Als Beweismaterial zieht Sora die (Neo)Avantgardekunst ab 1950 und hier wiederum den Künstler und Komponisten John Cage (1912 bis 1992) heran. Akribisch dreht er jeden Stein in der politischen und Kulturgeschichte um und findet immer wieder auf’s Neue Beweise für seine Überzeugung, die der 1956 in Bukarest geborene (und seit Langem in Deutschland lebende) Komponist und Musikwissenschaftler im Laufe seines Lebens gewonnen hat und die er den Lesern als der Weisheit letzten Schluß präsentiert.
Fast hätte ich geschrieben, der lebensweise Rat ‚Schuster, bleib bei deinem Leisten!‘ habe hier einen repräsentativen Anwendungsfall gefunden.
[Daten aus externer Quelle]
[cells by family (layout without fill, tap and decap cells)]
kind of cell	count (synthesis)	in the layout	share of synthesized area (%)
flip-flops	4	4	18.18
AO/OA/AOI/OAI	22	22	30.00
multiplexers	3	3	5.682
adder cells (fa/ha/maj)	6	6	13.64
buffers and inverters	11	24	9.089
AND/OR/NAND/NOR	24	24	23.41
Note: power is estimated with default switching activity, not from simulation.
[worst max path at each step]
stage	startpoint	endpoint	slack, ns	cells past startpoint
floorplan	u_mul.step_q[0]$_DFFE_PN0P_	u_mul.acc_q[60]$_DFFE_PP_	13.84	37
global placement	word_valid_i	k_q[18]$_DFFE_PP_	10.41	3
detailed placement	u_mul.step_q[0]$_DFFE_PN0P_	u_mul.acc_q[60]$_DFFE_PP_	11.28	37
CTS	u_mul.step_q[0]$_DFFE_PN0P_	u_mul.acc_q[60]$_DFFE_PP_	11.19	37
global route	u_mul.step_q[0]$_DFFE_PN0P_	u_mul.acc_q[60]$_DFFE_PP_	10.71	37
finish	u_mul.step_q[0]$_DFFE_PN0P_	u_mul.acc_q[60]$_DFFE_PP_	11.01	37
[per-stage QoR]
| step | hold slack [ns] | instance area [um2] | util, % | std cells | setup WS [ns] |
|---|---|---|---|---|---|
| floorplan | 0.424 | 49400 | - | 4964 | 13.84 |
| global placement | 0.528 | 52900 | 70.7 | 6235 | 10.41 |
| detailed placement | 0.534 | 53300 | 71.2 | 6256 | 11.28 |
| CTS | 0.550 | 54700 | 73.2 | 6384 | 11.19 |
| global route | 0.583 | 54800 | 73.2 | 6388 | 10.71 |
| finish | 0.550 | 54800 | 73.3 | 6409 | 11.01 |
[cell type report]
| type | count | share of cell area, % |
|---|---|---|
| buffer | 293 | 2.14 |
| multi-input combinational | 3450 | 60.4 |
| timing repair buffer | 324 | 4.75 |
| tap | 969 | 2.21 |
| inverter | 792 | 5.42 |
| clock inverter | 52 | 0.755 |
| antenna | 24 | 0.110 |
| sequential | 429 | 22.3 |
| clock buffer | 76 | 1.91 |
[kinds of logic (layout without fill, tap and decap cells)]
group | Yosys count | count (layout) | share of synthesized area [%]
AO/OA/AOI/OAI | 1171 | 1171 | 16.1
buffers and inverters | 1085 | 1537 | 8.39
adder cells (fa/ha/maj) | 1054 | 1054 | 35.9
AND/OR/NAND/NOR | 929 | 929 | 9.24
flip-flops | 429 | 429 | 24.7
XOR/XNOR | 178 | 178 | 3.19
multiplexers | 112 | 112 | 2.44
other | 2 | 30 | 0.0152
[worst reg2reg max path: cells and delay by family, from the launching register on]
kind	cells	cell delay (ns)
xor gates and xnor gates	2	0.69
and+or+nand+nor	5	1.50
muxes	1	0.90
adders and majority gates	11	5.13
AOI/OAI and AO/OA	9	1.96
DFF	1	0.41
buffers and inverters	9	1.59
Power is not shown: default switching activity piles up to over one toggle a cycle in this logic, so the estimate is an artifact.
==> src/design/barcode_scanline_edge_classifier_core.sv <==
// Scanline edge classifier: takes one binarized pixel per clock unless stalled, run-length
// codes the line and, for every group of six runs after the first run, reports four
// adjacent-pair edge widths in modules (2..7, 0 when unclassifiable). The pixel side
// takes one item every cycle unless stalled; run tracking finishes in the cycle the pixel
// is taken, and a group then passes a four-register pipeline (group, sums, scaled compares,
// result), entered when the pixel closing the run after the group is taken. Input stall rises
// only while the group register is full and the result pipeline cannot move.
// line_length is written through its own valid/ready port, which is always ready.
module barcode_scanline_edge_classifier_core #(
    parameter int MAX_LINE = 4096
) (
    input  logic                            clk,
    input  logic                            rst_n,
    input  logic                            line_length_valid,
    output logic                            line_length_ready,
    input  bsec_pkg::line_length_t          line_length,
    input  logic                            in_valid,
    output logic                            in_stall,
    input  logic                            pixel,
    output logic                            out_valid,
    input  logic                            out_stall,
    output logic [$clog2(MAX_LINE/3+1)-1:0] group_start,
    output bsec_pkg::edge_t                 edge_one,
    output bsec_pkg::edge_t                 edge_two,
    output bsec_pkg::edge_t                 edge_three,
    output bsec_pkg::edge_t                 edge_four
);

    localparam int IDX_W = $clog2(MAX_LINE);
    localparam int RUN_W = $clog2(MAX_LINE/3 + 1);

    bsec_pkg::line_length_t line_length_reg;
    logic                   grp_valid;
    logic                   grp_ready;
    logic [IDX_W-1:0]       grp_len [bsec_pkg::GROUP_RUNS];
    logic [RUN_W-1:0]       grp_start;

    assign line_length_ready = 1'b1;

    always_ff @(posedge clk or negedge rst_n)
    begin
        if (!rst_n)
        begin
            line_length_reg <= bsec_pkg::LINE_LENGTH_RESET;
        end
        else if (line_length_valid && line_length_ready)
        begin
            line_length_reg <= line_length;
        end
    end

    bsec_runlen #(
        .MAX_LINE (MAX_LINE)
    ) u_runlen (
        .clk             (clk),
        .rst_n           (rst_n),
        .line_length_cur (line_length_reg),
        .in_valid        (in_valid),
        .in_stall        (in_stall),
        .pixel           (pixel),
        .grp_valid       (grp_valid),
        .grp_ready       (grp_ready),
        .grp_len         (grp_len),
        .grp_start       (grp_start)
    );

    bsec_classify #(
        .MAX_LINE (MAX_LINE)
    ) u_classify (
        .clk         (clk),
        .rst_n       (rst_n),
        .grp_valid   (grp_valid),
        .grp_ready   (grp_ready),
        .grp_len     (grp_len),
        .grp_start   (grp_start),
        .out_valid   (out_valid),
        .out_stall   (out_stall),
        .group_start (group_start),
        .edge_one    (edge_one),
        .edge_two    (edge_two),
        .edge_three  (edge_three),
        .edge_four   (edge_four)
    );

endmodule
==> config.mk <==
export PLATFORM = sky130hd
export DESIGN_NAME = int_to_base91_text
export DESIGN_NICKNAME = d
export VERILOG_FILES = /design/src/rtl/b91_pkg.sv /design/src/rtl/int_to_base91_text.sv /design/src/rtl/b91_cell.sv
export SDC_FILE = /design/constraint.sdc
export NUM_CORES = 1
export LEC_CHECK = 0
export BUFFER_PORTS_ARGS = -buffer_cell sky130_fd_sc_hd__buf_4
export CAP_MARGIN = 20
export CELL_PAD_IN_SITES_DETAIL_PLACEMENT = 1
export CELL_PAD_IN_SITES_GLOBAL_PLACEMENT = 1
export CORE_MARGIN = 2
export CORE_UTILIZATION = 40
export CTS_BUF_LIST = sky130_fd_sc_hd__clkbuf_4
export CTS_CLUSTER_DIAMETER = 80
export DETAILED_ROUTE_END_ITERATION = 10
export PLACE_DENSITY = 0.82
export SLEW_MARGIN = 20
export SYNTH_ARGS = -nofsm -noshare
export SYNTH_HDL_FRONTEND = slang
export SYNTH_HIERARCHICAL = 1
export SYNTH_SLANG_ARGS = --single-unit
==> constraint.sdc <==
create_clock -name i_clk -period 7.5 [get_ports i_clk]
set_input_delay 0.75 -clock i_clk [delete_from_list [all_inputs] [get_ports i_clk]]
set_output_delay 0.75 -clock i_clk [all_outputs]
set_load 0.02 [all_outputs]
$ cat config.mk
export PLATFORM = sky130hd
export DESIGN_NAME = speed_target_arbiter
export DESIGN_NICKNAME = d
export VERILOG_FILES = /design/src/design/sta_pkg.sv /design/src/design/speed_target_arbiter.sv
export VERILOG_INCLUDE_DIRS = /design/src /design/src/design
export SDC_FILE = /design/constraint.sdc
export NUM_CORES = 2
export LEC_CHECK = 0
export BUFFER_PORTS_ARGS = -buffer_cell sky130_fd_sc_hd__buf_2
export CORE_MARGIN = 2
export CORE_UTILIZATION = 57
export DETAILED_ROUTE_END_ITERATION = 8
export GPL_TIMING_DRIVEN = 0
export PLACE_DENSITY = 0.8
export SYNTH_ARGS = -nofsm -noshare
export SYNTH_HDL_FRONTEND = slang
export SYNTH_SLANG_ARGS = --single-unit
$ cat constraint.sdc
create_clock -name aclk -period 14 [get_ports aclk]
set_input_delay 1.4 -clock aclk [delete_from_list [all_inputs] [get_ports aclk]]
set_output_delay 1.4 -clock aclk [all_outputs]
set_load 0.005 [all_outputs]
## src/hw/rtl/edge_clipped_box_blur_3x3_defines.svh

```systemverilog
// assertion macros for the edge-clipped 3x3 box blur
// no dependencies; taken in by the files that carry assertions
`ifndef EDGE_CLIPPED_BOX_BLUR_3X3_DEFINES_SVH
`define EDGE_CLIPPED_BOX_BLUR_3X3_DEFINES_SVH
`ifndef SYNTH
`define ECBB_ASSERT(lbl, clk, rst_n, prop, msg) \
    lbl: assert property (@(posedge clk) disable iff (!rst_n) prop) else $error(msg);
`define ECBB_ASSERT_RST(lbl, clk, prop, msg) \
    lbl: assert property (@(posedge clk) prop) else $error(msg);
`else
`define ECBB_ASSERT(lbl, clk, rst_n, prop, msg)
`define ECBB_ASSERT_RST(lbl, clk, prop, msg)
`endif
`endif

```

## src/hw/rtl/ecbb_pkg.sv

```systemverilog
// shared types, constants and the reciprocal table of the box blur
// no dependencies
package ecbb_pkg;

    localparam int CH_W      = 8;
    localparam int PIX_W     = 24;
    localparam int SUM_W     = 12;
    localparam int CNT_W     = 4;
    localparam int X_W       = 13;
    localparam int RCP_W     = 18;
    localparam int RCP_SHIFT = 18;
    localparam int PROD_W    = X_W + RCP_W;
    localparam int CFG_W     = 12;
    localparam int APB_DW    = 32;
    localparam int APB_AW    = 3;
    localparam int Q_DEPTH   = 4;
    localparam int Q_AW      = 2;
    localparam int Q_CW      = 3;

    localparam logic KIND_PIXEL = 1'b0;
    localparam logic KIND_DRAIN = 1'b1;

    localparam logic REG_FRAME_WIDTH  = 1'b0;
    localparam logic REG_FRAME_HEIGHT = 1'b1;

    // one column of the window, indexed by row: 0 above, 1 centre, 2 below
    typedef logic [2:0][PIX_W-1:0] t_col;

    typedef struct packed {
        t_col [2:0] px;
        logic [2:0] row_ok;
        logic [2:0] col_ok;
        logic       emit_a;
        logic       emit_b;
        logic       col0_ok_b;
        logic       done;
    } t_job;

    typedef enum logic {
        PH_MAIN,
        PH_EDGE
    } t_phase;

    // ceil(2^17 / n): (2*sum + n) * rcp >> 18 is the rounded average
    function automatic logic [RCP_W-1:0] avg_rcp(input logic [CNT_W-1:0] n);
        logic [RCP_W-1:0] m;
        unique case (n)
            4'd0, 4'd1: m = 18'd131072;
            4'd2:       m = 18'd65536;
            4'd3:       m = 18'd43691;
            4'd4:       m = 18'd32768;
            4'd5:       m = 18'd26215;
            4'd6:       m = 18'd21846;
            4'd7:       m = 18'd18725;
            4'd8:       m = 18'd16384;
            4'd9:       m = 18'd14564;
            default:    m = '0;
        endcase
        return m;
    endfunction

endpackage

```

## src/hw/rtl/ecbb_stream_if.sv

```systemverilog


interface ecbb_out_if import ecbb_pkg::*; ();
    logic            valid;
    logic            ready;
    logic [CH_W-1:0] red_out;
    logic [CH_W-1:0] green_out;
    logic [CH_W-1:0] blue_out;
    logic            last_of_run;
    logic            frame_done;

    modport source (output valid, red_out, green_out, blue_out, last_of_run, frame_done,
                    input ready);
    modport sink   (input valid, red_out, green_out, blue_out, last_of_run, frame_done,
                    output ready);
endinterface

```

## src/hw/rtl/ecbb_back.sv

```systemverilog
// back end: neighbor sums, reciprocal multiply and the output register
// depends on ecbb_pkg, ecbb_stream_if and the defines header
`include "edge_clipped_box_blur_3x3_defines.svh"

module ecbb_back import ecbb_pkg::*; (
    input  logic    i_clk,
    input  logic    i_rst_n,
    input  logic    i_q_valid,
    input  t_job    i_head,
    output logic    o_pop,
    ecbb_out_if.source o_out
);

    t_phase                        r_phase, n_phase;
    logic                          en, use_b, take;
    t_col [2:0]                    sel;
    logic [2:0]                    ok;
    logic [2:0][SUM_W-1:0]         sum;
    logic [CNT_W-1:0]              cnt;
    logic [2:0][X_W-1:0]           x;
    logic [RCP_W-1:0]              rcp;

    logic                          r_s1_valid, r_s2_valid, r_o_valid;
    logic [2:0][SUM_W-1:0]         r_s1_sum;
    logic [CNT_W-1:0]              r_s1_cnt;
    logic                          r_s1_last, r_s1_done;
    logic [2:0][PROD_W-1:0]        r_s2_prod;
    logic                          r_s2_last, r_s2_done;
    logic [2:0][CH_W-1:0]          r_o_rgb;
    logic                          r_o_last, r_o_done;

    always_comb begin
        en    = !r_o_valid || o_out.ready;
        use_b = (r_phase == PH_EDGE) || !i_head.emit_a;
        take  = en && i_q_valid;
        o_pop = take && (use_b || !i_head.emit_b);
        if (use_b) begin
            sel = {{3*PIX_W{1'b0}}, i_head.px[2], i_head.px[1]};
            ok  = {1'b0, 1'b1, i_head.col0_ok_b};
        end else begin
            sel = i_head.px;
            ok  = i_head.col_ok;
        end
        sum = '0;
        cnt = '0;
        for (int c = 0; c < 3; c++) begin
            for (int r = 0; r < 3; r++) begin
                if (ok[c] && i_head.row_ok[r]) begin
                    for (int ch = 0; ch < 3; ch++) begin
                        sum[ch] = sum[ch] + SUM_W'(sel[c][r][ch*CH_W +: CH_W]);
                    end
                    cnt = cnt + CNT_W'(1);
                end
            end
        end
        rcp = avg_rcp(r_s1_cnt);
        for (int ch = 0; ch < 3; ch++) begin
            x[ch] = {r_s1_sum[ch], 1'b0} + X_W'(r_s1_cnt);
        end
    end

    always_comb begin
        n_phase = r_phase;
        if (take) begin
            if (use_b) begin
                n_phase = PH_MAIN;
            end else if (i_head.emit_b) begin
                n_phase = PH_EDGE;
            end
        end
    end

    always_ff @(posedge i_clk) begin
        if (!i_rst_n) begin
            r_phase    <= PH_MAIN;
            r_s1_valid <= 1'b0;
            r_s2_valid <= 1'b0;
            r_o_valid  <= 1'b0;
        end else begin
            r_phase <= n_phase;
            if (en) begin
                r_s1_valid <= take;
                r_s2_valid <= r_s1_valid;
                r_o_valid  <= r_s2_valid;
            end
        end
    end

    always_ff @(posedge i_clk) begin
        if (en) begin
            r_s1_sum  <= sum;
            r_s1_cnt  <= cnt;
            r_s1_last <= use_b || !i_head.emit_b;
            r_s1_done <= i_head.done;
            for (int ch = 0; ch < 3; ch++) begin
                r_s2_prod[ch] <= PROD_W'(x[ch]) * PROD_W'(rcp);
                r_o_rgb[ch]   <= r_s2_prod[ch][RCP_SHIFT +: CH_W];
            end
            r_s2_last <= r_s1_last;
            r_s2_done <= r_s1_done;
            r_o_last  <= r_s2_last;
            r_o_done  <= r_s2_done;
        end
    end

    assign o_out.valid       = r_o_valid;
    assign o_out.red_out     = r_o_rgb[2];
    assign o_out.green_out   = r_o_rgb[1];
    assign o_out.blue_out    = r_o_rgb[0];
    assign o_out.last_of_run = r_o_last;
    assign o_out.frame_done  = r_o_done;

    `ECBB_ASSERT_RST(a_reset_clears_out, i_clk, !i_rst_n |=> !r_o_valid, "output valid after reset")
    `ECBB_ASSERT(a_done_is_last, i_clk, i_rst_n, (r_o_valid && r_o_done) |-> r_o_last, "frame done not last")
    `ECBB_ASSERT(a_edge_has_job, i_clk, i_rst_n, (r_phase == PH_EDGE) |-> i_q_valid, "edge phase without job")

endmodule

```

## src/flat_wrapper.sv

```systemverilog
// flat-port wrapper written by rule: the top's interface ports become plain ports
module ecbb_back_flat import ecbb_pkg::*;
  (i_clk, i_rst_n, i_q_valid, i_head, o_pop, o_out_valid, o_out_red_out, o_out_green_out, o_out_blue_out, o_out_last_of_run, o_out_frame_done, o_out_ready);
  ecbb_out_if o_out_i ();
  input  logic i_clk;
  input  logic i_rst_n;
  input  logic i_q_valid;
  input  t_job i_head;
  output logic o_pop;
  output wire logic [$bits(o_out_i.valid)-1:0] o_out_valid;
  output wire logic [$bits(o_out_i.red_out)-1:0] o_out_red_out;
  output wire logic [$bits(o_out_i.green_out)-1:0] o_out_green_out;
  output wire logic [$bits(o_out_i.blue_out)-1:0] o_out_blue_out;
  output wire logic [$bits(o_out_i.last_of_run)-1:0] o_out_last_of_run;
  output wire logic [$bits(o_out_i.frame_done)-1:0] o_out_frame_done;
  input wire logic [$bits(o_out_i.ready)-1:0] o_out_ready;
  assign o_out_valid = o_out_i.valid;
  assign o_out_red_out = o_out_i.red_out;
  assign o_out_green_out = o_out_i.green_out;
  assign o_out_blue_out = o_out_i.blue_out;
  assign o_out_last_of_run = o_out_i.last_of_run;
  assign o_out_frame_done = o_out_i.frame_done;
  assign o_out_i.ready = o_out_ready;
  ecbb_back u_core (.i_clk(i_clk), .i_rst_n(i_rst_n), .i_q_valid(i_q_valid), .i_head(i_head), .o_pop(o_pop), .o_out(o_out_i));
endmodule
```

## config.mk

```make
export PLATFORM = sky130hd
export DESIGN_NAME = ecbb_back_flat
export DESIGN_NICKNAME = d
export VERILOG_FILES = /design/src/hw/rtl/ecbb_pkg.sv /design/src/hw/rtl/ecbb_stream_if.sv /design/src/hw/rtl/ecbb_back.sv /design/src/flat_wrapper.sv
export VERILOG_INCLUDE_DIRS = /design/src /design/src/hw/rtl
export SDC_FILE = /design/constraint.sdc
export NUM_CORES = 2
export LEC_CHECK = 0
export ABC_CLOCK_PERIOD_IN_PS = 15800
export BUFFER_PORTS_ARGS = -buffer_cell sky130_fd_sc_hd__buf_2
export CAP_MARGIN = 10
export CORE_ASPECT_RATIO = 1.75
export CORE_MARGIN = 1.5
export CORE_UTILIZATION = 40
export DETAILED_ROUTE_END_ITERATION = 6
export GPL_TIMING_DRIVEN = 0
export SLEW_MARGIN = 20
export SYNTH_ARGS = -nofsm -noshare
export SYNTH_HDL_FRONTEND = slang
export SYNTH_SLANG_ARGS = --single-unit
```

## constraint.sdc

```tcl
create_clock -name i_clk -period 15.8 [get_ports i_clk]
set_input_delay 1.58 -clock i_clk [delete_from_list [all_inputs] [get_ports i_clk]]
set_output_delay 1.58 -clock i_clk [all_outputs]
set_load 0.005 [all_outputs]
```

==> metrics <==
largest net degree at the start of global routing=60; WL met3=between 6000 and 7000 um; H-tree levels=4; Stages on worst setup path=52; Min Clock Period, post-route=13460 ps; Simple-Gate Fraction of Synth Area=20.4%; xor/xnor cell area share of the yosys netlist=5.77%; Remaining DRCs=1; Post-synth top flop=edfxtp_1; post-synth cell types=100; Sink Count=116; first-pass GRT wire length=204000 um; hold path cells=0; yosys warns=0; remaining global-route overflow=0; fmax=0.0743 GHz; DR WL/cell=23.1 um; CP max stage cell=clkbuf_1; FF+latch count, synth=116; die area=94400 sq um; crit-path max cell delay=about 800 ps; Port Buffers=254; Setup violations, final=0; post-CTS setup buffers=0; CTS Hold Buffers Added=0; Crit Path Category=in2reg; Worst-Skew Late Latency=around 510 ps; crit path DAT=13710 ps; Cell Rows=about 150; status=finished with violations; Reg2Reg Depth=between 50 and 60; Iter 0 DRT Violations=1680; CP top delay family=compound AO/OA/AOI/OAI gates; Rel. slew slack=18.7%; Crit path required time=~16000 ps; initial antenna violation count=4; Worst-Margin Slew=1220 ps; area occupied by multi-input gates=30700 sq um; max-cap violation count=0; RePlAce Congestion=between 1 and 1.5; Post-CTS Resized=0; Syn Nets=5598; core box area=91800 sq um; Tcrit/Tclk final=85.2%; synthesized-area fraction occupied by adder cells=a little over 40%; leakage power=~0.019 uW; Slew Viols, Final=0; worst hold start=u_core.r_s1_last$_DFFE_PN_; Final Hold Viols=0; Worst setup EP type=flop; met1 wire length=about 43000 um; CP Max Fanout=10; overall die height=405 um; commonest cells after routing, fill and taps aside=nand2_1 (911), inv_1 (596), fa_1 (528); HPWL after detailed placement=about 120000 um; All-Layer GR Usage=29.8%; CTS tree=yes; Initial Util=roughly two fifths; CTS buffer count=17; async set or reset register ratio after synthesis=0%; synthesized instance count=4474; worst path bufs/invs=7; met2 routed WL=71200 um; Power Density=approximately 200 nW/um^2; drt pass-1 iters=7; share of layout cells above drive strength 1=9.60%; Layout area overhead=9.22%; final hold slack=413 ps; violated checks=design-rule violations; setup TNS=0 ps; Synth Area in Compound Gates=11.9%; most common cell after layout, fill and taps aside=nand2_1; CTS Buffer Depth=2; root buffer cell=clkbuf_16; clk slew on worst S/H paths=70 ps; vias in the first global route=roughly 35k; final wirelength=137000 um; filler instances=9293; Antenna Nets Post-Route=0; final clock skew=14.9 ps; I/O pins=258; Post-Syn Area=37000 sq um; register area=3260 sq um; sequential area share after synthesis=8.82%; multiplexer share of the synthesized area=3.87%; Setup crit start kind=input pin; vias per inst=5.40; Worst IR Drop VDD=134 uV; RSZ-0062 raised after global routing=false; hold crit path type=reg2reg; Reg-to-Reg Start=u_core.r_phase$_SDFFE_PN0P_; top routing layer used=met5; Syn Area/Cell=8.27 sq um; number of synthesized flops with an enable pin=94; RR Endpoint=u_core.r_s1_sum[11]$_DFFE_PN_; Worst Hold Endpoint=u_core.r_s2_last$_DFFE_PN_; final net count=5872; largest family of logic cells by synthesized area=adder cells; R2R setup slack=~3200 ps; vias=32.2k; Die W=233 um
[metrics by stage]
stage / setup WS [ps] / utilization [%] / instances / area (sq um) / total power [uW]
2_1_floorplan: 5110 / - / 4474 / 37000 / 5650
3_3_place_gp: 1970 / 43.3 / 5920 / 39800 / 7660
3_5_place_dp: 1970 / 43.4 / 5921 / 39800 / 7760
4_1_cts: 2470 / 44.0 / 5953 / 40400 / 8280
5_1_grt: 1740 / 44.0 / 5955 / 40400 / 9270
6_report: 2340 / 44.0 / 5956 / 40400 / 8230
[sequential cells by signal (all words and copies together) (netlist names), 4 cells and up]
signal / cells
u_core.o_out.red_out: 8
u_core.rcp: 18
u_core.o_out.blue_out: 8
u_core.r_s1_cnt: 4
u_core.o_out.green_out: 8
u_core.r_s2_prod: 24
u_core.r_s1_sum: 36
[power breakdown]
| part | switching [uW] | internal, uW | total, uW |
|---|---|---|---|
| clock network | 196 | 210 | 406 |
| registers | 87.2 | 566 | 653 |
| logic | 4370 | 2800 | 7170 |
| total | 4650 | 3580 | 8230 |
[per-layer routing]
layer  vias to the layer above  global-route usage (%)
met4                         4                    29.9
met5                         -                       0
li1                      14948                       -
met1                     15517                    27.4
met2                      1171                    55.0
met3                       511                    3.50
[synthesized netlist by cell type, drive strengths merged, types with 89 or more instances]
| library cell | instances | share of area (%) |
|---|---|---|
| and2 | 142 | 2.4 |
| nand2 | 913 | 9.3 |
| fa | 528 | 29 |
| mux2 | 89 | 2.8 |
| ha | 366 | 12 |
| inv | 597 | 6.1 |
| edfxtp | 94 | 7.6 |
| o21ai | 151 | 2.0 |
| clkbuf | 171 | 1.7 |
| nor2 | 180 | 1.9 |
| xnor2 | 169 | 4.3 |
| a21oi | 171 | 2.3 |
| nor2b | 179 | 3.0 |
[layout make-up]
cell class	count	share of cell area, %
tap	1192	3.69
inverter	598	5.58
multi-input combinational	3560	76.0
antenna	3	0.0186
sequential	116	8.07
clock buffer	17	1.05
clock inverter	15	0.378
buffer	200	2.00
timing repair buffer	255	3.21
[worst max path at each step]
stage / endpoint / slack [ps] / from
global route: u_core.r_s1_sum[23]$_DFFE_PN_ / 1740 / i_head[3]
global placement: u_core.r_s1_sum[11]$_DFFE_PN_ / 1970 / i_head[3]
floorplan: u_core.r_s1_sum[23]$_DFFE_PN_ / 5110 / i_head[3]
finish: u_core.r_s1_sum[11]$_DFFE_PN_ / 2340 / i_head[3]
CTS: u_core.r_s1_sum[11]$_DFFE_PN_ / 2470 / i_head[3]
detailed placement: u_core.r_s1_sum[11]$_DFFE_PN_ / 1970 / i_head[3]
[cell families after synthesis]
kind of cell	count (synthesis)
flip-flops	116
buffers and inverters	798
adder cells (fa/ha/maj)	895
AO/OA/AOI/OAI	674
AND/OR/NAND/NOR	1638
XOR/XNOR	226
multiplexers	127
No activity file was read; power rests on OpenSTA's default activity.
Aber da in unseren Zeiten jeder alles schreiben kann und es meist auch veröffentlicht wird – und damit meine ich keine „Fake-News“, ist auch Tom Sora die Berechtigung für eine solche Monografie nicht abzusprechen. Wenn er aber behauptet, die Kunstavantgarde sei Vortrupp und Wegbahner der heutigen wokeistischen Kultur an der Macht gewesen, überkommt die Rezensentin ein heftiges Bedürfnis, bestimmte geschichtsphilosophische Einsichten aus der Geistesgeschichte des 20. Jahrhundert in Erinnerung zu rufen.
Zum einen sind Elemente einer Kultur nur in ihrem jeweils zeitgenössischen Zusammenhang erklär- und verstehbar. Es ist also schlichtweg unhistorisch, sprachliche Bekundungen und Artefakte aus unserem zeitgeistigen Rahmen heraus zu bewerten und über sie zu urteilen. Ich komme darauf zurück.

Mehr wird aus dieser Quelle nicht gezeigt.